# What the task requires
When the line with "export HOLD_SLACK_MARGIN = 0.02" appears below, start repeating lines exactly, and keep going through the line with "set_input_delay 2.632 -clock"; add nothing outside that span.

# Material provided
<file path="config.mk">
export PLATFORM = sky130hd
export DESIGN_NAME = neighbour_sequence_table
export DESIGN_NICKNAME = d
export VERILOG_FILES = /design/src/sv/nst_pkg.sv /design/src/sv/nst_table.sv /design/src/sv/neighbour_sequence_table.sv
export VERILOG_INCLUDE_DIRS = /design/src /design/src/sv
export SDC_FILE = /design/constraint.sdc
export NUM_CORES = 1
export LEC_CHECK = 0
export ABC_AREA = 1
export BUFFER_PORTS_ARGS = -buffer_cell sky130_fd_sc_hd__buf_2
export CORE_ASPECT_RATIO = 0.75
export CORE_UTILIZATION = 50
export CTS_BUF_LIST = sky130_fd_sc_hd__clkbuf_2
export DETAILED_ROUTE_END_ITERATION = 10
export GPL_ROUTABILITY_DRIVEN = 1
export GPL_TIMING_DRIVEN = 0
export MAX_ROUTING_LAYER = met4
export PLACE_DENSITY = 0.63
export SYNTH_ARGS = -nofsm -noshare
export SYNTH_HDL_FRONTEND = slang
export SYNTH_HIERARCHICAL = 1
export SYNTH_SLANG_ARGS = --single-unit
</file>
<file path="constraint.sdc">
create_clock -name clk -period 7.5 [get_ports clk]
set_input_delay 1.125 -clock clk [delete_from_list [all_inputs] [get_ports clk]]
set_output_delay 1.125 -clock clk [all_outputs]
set_load 0.02 [all_outputs]
</file>
File: config.mk
export PLATFORM = sky130hd
export DESIGN_NAME = telemetry_frame_receiver
export DESIGN_NICKNAME = d
export VERILOG_FILES = /design/src/hdl/tfr_pkg.sv /design/src/hdl/tfr_parser.sv /design/src/hdl/telemetry_frame_receiver.sv
export SDC_FILE = /design/constraint.sdc
export NUM_CORES = 1
export LEC_CHECK = 0
export BUFFER_PORTS_ARGS = -buffer_cell sky130_fd_sc_hd__buf_2
export CELL_PAD_IN_SITES_DETAIL_PLACEMENT = 1
export CELL_PAD_IN_SITES_GLOBAL_PLACEMENT = 1
export CORE_MARGIN = 10
export CORE_UTILIZATION = 48
export CTS_CLUSTER_DIAMETER = 60
export DETAILED_ROUTE_END_ITERATION = 12
export GPL_ROUTABILITY_DRIVEN = 0
export HOLD_SLACK_MARGIN = 0.02
export PLACE_DENSITY = 0.79
export SLEW_MARGIN = 15
export SYNTH_ARGS = -nofsm -noshare
export SYNTH_HDL_FRONTEND = slang
export SYNTH_SLANG_ARGS = --single-unit
export TNS_END_PERCENT = 100
File: constraint.sdc
create_clock -name clk -period 13.16 [get_ports clk]
set_input_delay 2.632 -clock clk [delete_from_list [all_inputs] [get_ports clk]]
set_output_delay 2.632 -clock clk [all_outputs]
set_load 0.03 [all_outputs]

# Response for this exercise
export HOLD_SLACK_MARGIN = 0.02
export PLACE_DENSITY = 0.79
export SLEW_MARGIN = 15
export SYNTH_ARGS = -nofsm -noshare
export SYNTH_HDL_FRONTEND = slang
export SYNTH_SLANG_ARGS = --single-unit
export TNS_END_PERCENT = 100
File: constraint.sdc
create_clock -name clk -period 13.16 [get_ports clk]
set_input_delay 2.632 -clock clk [delete_from_list [all_inputs] [get_ports clk]]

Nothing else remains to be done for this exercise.